The Reserve Bank of India will shortly issue guidelines to clear up ambiguities in local derivative regulations. In the last two weeks the banking regulator has been meeting with industry officials to discuss the proposals, which will be issued in draft form on the RBI's Web site at month end. Banks will then have one month to come back with suggestions before the guidelines take effect.
The RBI is trying to form a risk management framework, affecting all types of houses: local, foreign and nationalized, a senior salesman at a large foreign house told Derivatives Week. He griped that interpreting Indian rules has been a matter of "qualitative estimation."
The regulator has been very clear it does not want to talk about expanding the permissible range of products yet, noted the salesman. In this respect, the RBI will only talk about what is not allowed, such as derivatives financing. The regulator is "helping the market grow in an orderly manner," the salesman noted. Officials at the RBI itself could not be reached for comment.

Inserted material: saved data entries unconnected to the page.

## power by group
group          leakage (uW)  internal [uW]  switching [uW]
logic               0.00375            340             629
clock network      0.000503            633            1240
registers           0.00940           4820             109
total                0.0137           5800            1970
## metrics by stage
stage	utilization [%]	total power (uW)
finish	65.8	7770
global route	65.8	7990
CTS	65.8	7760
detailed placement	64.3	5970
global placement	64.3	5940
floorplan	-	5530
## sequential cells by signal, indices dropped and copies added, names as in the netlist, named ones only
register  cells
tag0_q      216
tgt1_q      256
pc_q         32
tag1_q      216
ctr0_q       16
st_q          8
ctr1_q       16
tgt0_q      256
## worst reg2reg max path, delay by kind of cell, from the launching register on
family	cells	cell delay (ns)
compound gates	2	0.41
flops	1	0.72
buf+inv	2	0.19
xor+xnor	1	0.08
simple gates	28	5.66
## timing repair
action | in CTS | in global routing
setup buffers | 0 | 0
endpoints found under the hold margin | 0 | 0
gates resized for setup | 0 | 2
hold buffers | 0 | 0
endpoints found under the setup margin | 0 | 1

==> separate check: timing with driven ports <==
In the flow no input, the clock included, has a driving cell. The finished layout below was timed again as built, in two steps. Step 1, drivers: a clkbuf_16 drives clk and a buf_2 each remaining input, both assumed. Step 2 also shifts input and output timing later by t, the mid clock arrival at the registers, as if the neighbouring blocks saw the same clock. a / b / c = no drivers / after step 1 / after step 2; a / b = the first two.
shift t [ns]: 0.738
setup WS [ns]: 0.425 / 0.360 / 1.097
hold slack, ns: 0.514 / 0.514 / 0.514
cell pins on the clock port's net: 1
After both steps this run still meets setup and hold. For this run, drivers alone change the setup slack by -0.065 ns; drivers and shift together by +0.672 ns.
This is an optimization exercise on Yosys and OpenROAD, whose aim is a short achievable clock period and few clock cycles per item, not a production implementation.
Only simulation tests tie the RTL to the original design; equivalence was not proved.
No activity file was given, so power comes from the tool's default toggle rates.

==> inputs of run Y <==
// cpu_top
module cpu_top (
    input  logic                           clk,
    input  logic                           rst_n,
    output logic [cpu_pkg::xlen-1:0]       inst_addr,
    input  logic [cpu_pkg::xlen-1:0]       inst_rdata,
    output logic                           data_req,
    output logic                           data_wr,
    output logic [cpu_pkg::xlen-1:0]       data_addr,
    output logic [cpu_pkg::xlen-1:0]       data_wdata,
    input  logic [cpu_pkg::xlen-1:0]       data_rdata,
    output logic [cpu_pkg::xlen-1:0]       debug_wb_pc,
    output logic                           debug_wb_rf_wen,
    output logic [cpu_pkg::reg_addr_w-1:0] debug_wb_rf_wnum,
    output logic [cpu_pkg::xlen-1:0]       debug_wb_rf_wdata
);
clock: 7.0 ns
lec_check: 0
abc_clock_period_in_ps: 2500
cap_margin: 20
core_margin: 2
core_utilization: 40
place_density: 0.5
setup_slack_margin: 4.3
slew_margin: 20
synth_hierarchical: 1
synth_minimum_keep_size: 0
run.sh (not shown) runs the stock make flow with config.mk's settings and CLKGATE_MAP_FILE= SYNTH_SCRIPT=/design/flow/synth_recipe.tcl, a recipe that flattens the netlist after the stock synthesis.
==> run P: changes against run Y <==
PLACE_DENSITY = not set   (was 0.5)
SETUP_SLACK_MARGIN = 4.0   (was 4.3)
==> notes <==
- Of run P and run Y, run Y has the higher power (gap 3.3%, measured against run Y).
- Between run P and run Y, the lower non-clock buffer count is in run P (gap 175).
- Against run P, the register-to-register slack of run Y is higher by 0.05 ns.
- In run P the clock skew is higher than in run Y, by 0.0057 ns.
- In run Y the via count is lower than in run P, by 1.7%.
- Of run P and run Y, run Y has the higher worst setup slack (gap 0.047 ns).
- In sequential cell count, run Y and run P do not differ.
- Against run P, the wire length of run Y is larger by about 6%.
Testbench counts of run Y, summed over its fixed seeds: cycles 29,057, instrs 25,953.
Testbench counts of run P, summed over its fixed seeds: cycles 29,057, instrs 25,953.
What follows belongs to an exercise in optimizing a design on an open flow for small area and a short achievable clock period; a production flow would make more cautious choices. RTL that was checked went through simulation tests only; none was proved equivalent to the original. No activity file was given, so power comes from the tool's default toggle rates.

==> flow/design.v <==
package fpu_pkg;
	typedef logic [31:0] float_t;         
	typedef logic signed [31:0] word_t;   
	typedef logic [7:0] exp_t;            
	typedef logic [22:0] frac_t;          
	localparam exp_t EXP_BIAS = 8'd127;
	localparam exp_t EXP_SPECIAL = 8'd255;   
	localparam exp_t EXP_INT_MIN = 8'd150;   
	localparam exp_t EXP_FTOI_MAX = 8'd158;  
	typedef struct packed {
		logic [5:0] op1;  
		logic [4:0] fmt;  
		logic [5:0] op2;  
	} fpu_instr_t;
	localparam logic [5:0] OPC_COP1 = 6'b010001;
	localparam logic [4:0] FMT_S = 5'b10000;
	localparam logic [4:0] FMT_W_TO_S = 5'b00100;  
	localparam logic [4:0] FMT_S_TO_W = 5'b00000;  
	localparam logic [5:0] FN_ABS = 6'd5;
	localparam logic [5:0] FN_NEG = 6'd7;
	localparam logic [5:0] FN_FLOOR = 6'd15;
	localparam logic [5:0] FN_CVT = 6'd0;  
	typedef logic [2:0] op_code_t;
	localparam op_code_t OP_ABS = 3'd0;
	localparam op_code_t OP_NEG = 3'd1;
	localparam op_code_t OP_FLOOR = 3'd2;
	localparam op_code_t OP_FTOI = 3'd3;
	localparam op_code_t OP_ITOF = 3'd4;
	typedef struct packed {
		logic invalid;
		logic div0;     
		logic nan;
		logic ovf;
	} fpu_exc_t;
endpackage
`timescale 1ns/1ns
module fpu_decode (
	input logic [16:0] instr_w,
	output logic is_abs,
	output logic is_neg,
	output logic is_floor,
	output logic is_ftoi,
	output logic is_itof,
	output logic invalid
);
	logic cop1;
	logic fmt_s;
	logic cvt;
	assign cop1 = (instr_w[16:11] == 6'b010001);
	assign fmt_s = (instr_w[10:6] == 5'b10000);
	assign cvt = (instr_w[5:0] == 6'd0);
	assign is_abs = cop1 & fmt_s & (instr_w[5:0] == 6'd5);
	assign is_neg = cop1 & fmt_s & (instr_w[5:0] == 6'd7);
	assign is_floor = cop1 & fmt_s & (instr_w[5:0] == 6'd15);
	assign is_ftoi = cop1 & cvt & (instr_w[10:6] == 5'b00000);
	assign is_itof = cop1 & cvt & (instr_w[10:6] == 5'b00100);
	assign invalid = ~(is_abs | is_neg | is_floor | is_ftoi | is_itof);
endmodule
Context: an optimization exercise on an open-source flow, tuned for small area, a short achievable clock period and few clock cycles per item. The choices shown serve that exercise and are no tape-out recipe.
RTL that was checked went through simulation tests only; none was proved equivalent to the original.
Function not checked in run 4: the RTL went through the layout flow alone.
Power and IR drop assume default switching activity.

==> flow/design.v <==
`default_nettype none
package dct_pkg;
    typedef logic signed [7:0]  sample_t;     
    typedef logic signed [15:0] word_t;       
    typedef logic        [8:0]  coeff_t;      
    typedef logic        [2:0]  coeff_sel_t;
    typedef logic        [4:0]  spad_addr_t;  
    typedef logic        [5:0]  step_t;
    typedef logic        [2:0]  bin_t;        
    typedef struct packed {
        logic       wr_from_mul;   
        logic       wr_en;
        logic       wr_out;        
        spad_addr_t wr_addr;
        coeff_sel_t coeff_sel;
        logic       op2_from_mul;
        logic       op1_from_mul;
        logic       neg_op2;
        logic       neg_op1;
        logic       latch_op1;
        logic       rd_spad;       
        spad_addr_t rd_addr;
    } ucode_t;
    typedef struct packed {
        logic  valid;
        bin_t  index;
        word_t data;
    } result_t;
endpackage
`default_nettype wire
`default_nettype none
module loeffler_dct_8 (
    input  wire logic    clock,
    input  wire logic    nreset,
    input  wire dct_pkg::sample_t fetch_data,
    output dct_pkg::bin_t         fetch_addr,
    output dct_pkg::result_t      result,
    output logic         frame_done
);
    logic [8:0] p;
    logic       run;                 
    wire  [8:0] np = nreset ? 9'd1 : {p[7:0], p[8]};
    always_ff @(posedge clock) begin
        p <= np;
        if (nreset)
            run <= 1'b0;
        else if (p[8])
            run <= 1'b1;
    end
    assign frame_done = p[8];
    always_comb begin
        fetch_addr = 3'd5;
        if (p[0]) fetch_addr = 3'd0;
        if (p[1]) fetch_addr = 3'd7;
        if (p[2]) fetch_addr = 3'd3;
        if (p[3]) fetch_addr = 3'd4;
        if (p[4]) fetch_addr = 3'd1;
        if (p[5]) fetch_addr = 3'd6;
        if (p[6]) fetch_addr = 3'd2;
    end
    wire signed [7:0] x = fetch_data;
    logic signed [7:0] h;
    logic signed [8:0] k;
    logic signed [8:0] d;
    logic signed [9:0] ea, eb;           
    logic signed [10:0] ev;              
    logic signed [10:0] bq1, bq2;        
    wire esum = p[4] || p[8];
    wire signed [9:0] u1 = 10'(h) + 10'(x) + (esum ? 10'(k) : 10'sd0);
    wire signed [9:0] u3 = 10'(k) - 10'(h) - 10'(x);
    wire signed [8:0] u2 = 9'(h) - 9'(x);
    always_ff @(posedge clock) begin
        h <= x;                          
        if (p[2] || p[6]) k <= u1[8:0];
        if (p[2] || p[4] || p[6] || p[8]) d <= u2;
        if (p[4]) ea <= u1;
        if (esum) eb <= u3;
        if (p[8])
            ev <= 11'(u1);
        else if (p[5])
            ev <= 11'(ea);
        else if (p[6] || p[1])
            ev <= 11'(eb);
        else if (p[3])
            ev <= bq1;
        else if (p[4])
            ev <= bq2;
    end
    logic signed [8:0] op, ow;           
    logic signed [9:0] o0, o1, o2, o3;
    logic oa, ob, c213, c251, c142, c50, c2x, oxs, oys;
    always_ff @(posedge clock) begin
        oa   <= np[3] || np[5] || np[7] || np[0];
        ob   <= np[4] || np[6] || np[8] || np[1];
        c213 <= np[3] || np[5];
        c251 <= np[7] || np[0];
        c142 <= np[4] || np[6];
        c50  <= np[8] || np[1];
        c2x  <= np[3] || np[5] || np[8] || np[1];
        oxs  <= np[5] || np[0];          
        oys  <= np[6] || np[1];          
    end
    wire signed [18:0] wd = 19'(d);
    wire signed [18:0] oc =
          (ob ? 19'sd255 : 19'sd0)
        + (c2x ? 19'sd1 : 19'sd0)
        + (oxs ? 19'sd1 : 19'sd0);
    wire [18:0] or1 = {19{oa}} & (wd <<< 8);
    wire [18:0] or2 = ({19{c142}} & (wd <<< 7)) | ({19{c2x}} & (wd <<< 5));
    wire [18:0] or3 = ({19{ob}} & (wd <<< 4)) | ({19{c213}} & (wd <<< 3)) | ({19{c251}} & (wd <<< 2));
    wire [18:0] or4 = ({19{c142}} & (wd <<< 1)) | ({19{c2x}} & ~(wd <<< 1));
    wire [18:0] or5 = {19{oa}} & wd;
    wire [18:0] or6 = ({19{oxs}} & ~(19'(ow) <<< 8)) | ({19{oys}} & (19'(op) <<< 8));
    wire signed [18:0] ot =
          $signed(or1) - $signed(or2) - $signed(or3) + $signed(or4) - $signed(or5)
        + $signed(or6) + oc;
    wire signed [9:0] ov = ot[17:8];
    always_ff @(posedge clock) begin
        if (p[3] || p[7]) op <= ov[8:0];
        ow <= ov[8:0];                   
        if (p[5]) o0 <= ov;
        if (p[6]) o3 <= ov;
        if (p[0]) o1 <= ov;
        if (p[1]) o2 <= ov;
    end
    logic signed [8:0]  x91;
    logic signed [9:0]  p139;
    logic signed [10:0] w334;
    logic a91, a139, b91, b334, m362, eA, exy, ex2, ey3;
    always_ff @(posedge clock) begin
        a91  <= np[6] || np[0];
        a139 <= np[7] || np[2];
        b91  <= np[1];
        b334 <= np[8] || np[3];
        m362 <= np[4] || np[5];
        eA   <= np[6] || np[0] || np[7] || np[2];
        exy  <= np[0] || np[1];
        ex2  <= np[2];
        ey3  <= np[3];
    end
    wire signed [19:0] we = 20'(ev);
    wire signed [19:0] ec =
          (a91 ? 20'sd3 : 20'sd0)
        + (a139 ? 20'sd2 : 20'sd0)
        + (ex2 ? 20'sd1 : 20'sd0)
        + (b91 ? 20'sd256 : 20'sd0)
        + (b334 ? 20'sd258 : 20'sd0);
    wire [19:0] er1 = ({20{eA}} & (we <<< 7)) | ({20{b91}} & ~(we <<< 7)) |
                      ({20{b334}} & ~(we <<< 8)) | ({20{m362}} & (we <<< 8));
    wire [19:0] er2 = ({20{a91}} & ~(we <<< 5)) | ({20{a139}} & (we <<< 4)) |
                      ({20{b91}} & (we <<< 5)) | ({20{b334}} & ~(we <<< 6)) | ({20{m362}} & (we <<< 6));
    wire [19:0] er3 = ({20{eA}} & ~(we <<< 2)) | ({20{b91}} & (we <<< 2)) |
                      ({20{b334}} & ~(we <<< 4)) | ({20{m362}} & (we <<< 5));
    wire [19:0] er4 = ({20{eA}} & ~we) | ({20{b91}} & we) | ({20{b334}} & (we <<< 1)) |
                      ({20{m362}} & (we <<< 3));
    wire [19:0] er5 = ({20{exy}} & (20'(x91) <<< 8)) | ({20{ex2}} & ~(20'(w334) <<< 8)) |
                      ({20{ey3}} & (20'(p139) <<< 8)) | ({20{m362}} & (we <<< 1));
    wire signed [19:0] et =
          $signed(er1) + $signed(er2) + $signed(er3) + $signed(er4) + $signed(er5) + ec;
    wire signed [11:0] evr = et[19:8];
    always_ff @(posedge clock) begin
        if (p[6]) x91  <= evr[8:0];
        if (p[7]) p139 <= evr[9:0];
        if (p[8]) w334 <= evr[10:0];
    end
    wire signed [11:0] qa = p[2] ? 12'(o3) : (p[3] || p[4]) ? 12'(o0) : p[5] ? 12'(o1) :
                            p[6] ? 12'(bq1) : 12'(bq2);
    wire signed [11:0] qb = p[2] ? 12'(o1) : (p[3] || p[4]) ? 12'(o2) : p[5] ? 12'(o3) :
                            p[6] ? 12'(bq2) : 12'(bq1);
    wire qn = p[2] || p[3] || p[7];
    wire signed [11:0] qs = qa + (qn ? ~qb : qb) + (qn ? 12'sd1 : 12'sd0);
    always_ff @(posedge clock) begin
        if (p[2] || p[4]) bq1 <= qs[10:0];
        if (p[3] || p[5]) bq2 <= qs[10:0];
    end
    logic signed [11:0] r;
    logic               rvalid;
    logic [2:0]         ridx;
    always_ff @(posedge clock) begin
        if (p[6] || p[7])
            r <= qs;
        else
            r <= evr;
        rvalid <= run && !p[8] && !nreset;
        ridx   <= (p[0] ? 3'd0 : 3'd0) | (p[1] ? 3'd4 : 3'd0) | (p[2] ? 3'd2 : 3'd0) |
                  (p[3] ? 3'd6 : 3'd0) | (p[4] ? 3'd3 : 3'd0) | (p[5] ? 3'd5 : 3'd0) |
                  (p[6] ? 3'd1 : 3'd0) | (p[7] ? 3'd7 : 3'd0);
    end
    assign result.valid = rvalid;
    assign result.index = ridx;
    assign result.data  = 16'(r);
endmodule
`default_nettype wire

The RBI is also impressing on the Institute of Chartered Accountants of India to make amendments to accountancy regulations concurrently with its own. The ICAI is clarifying rules which when in place are also expected to make regulators more open to giving the green light to additional products (DW, 6/20). International houses have been lobbying Indian regulators for derivatives such as caps, floors and swaptions for the last several years (DW, 11/17/03).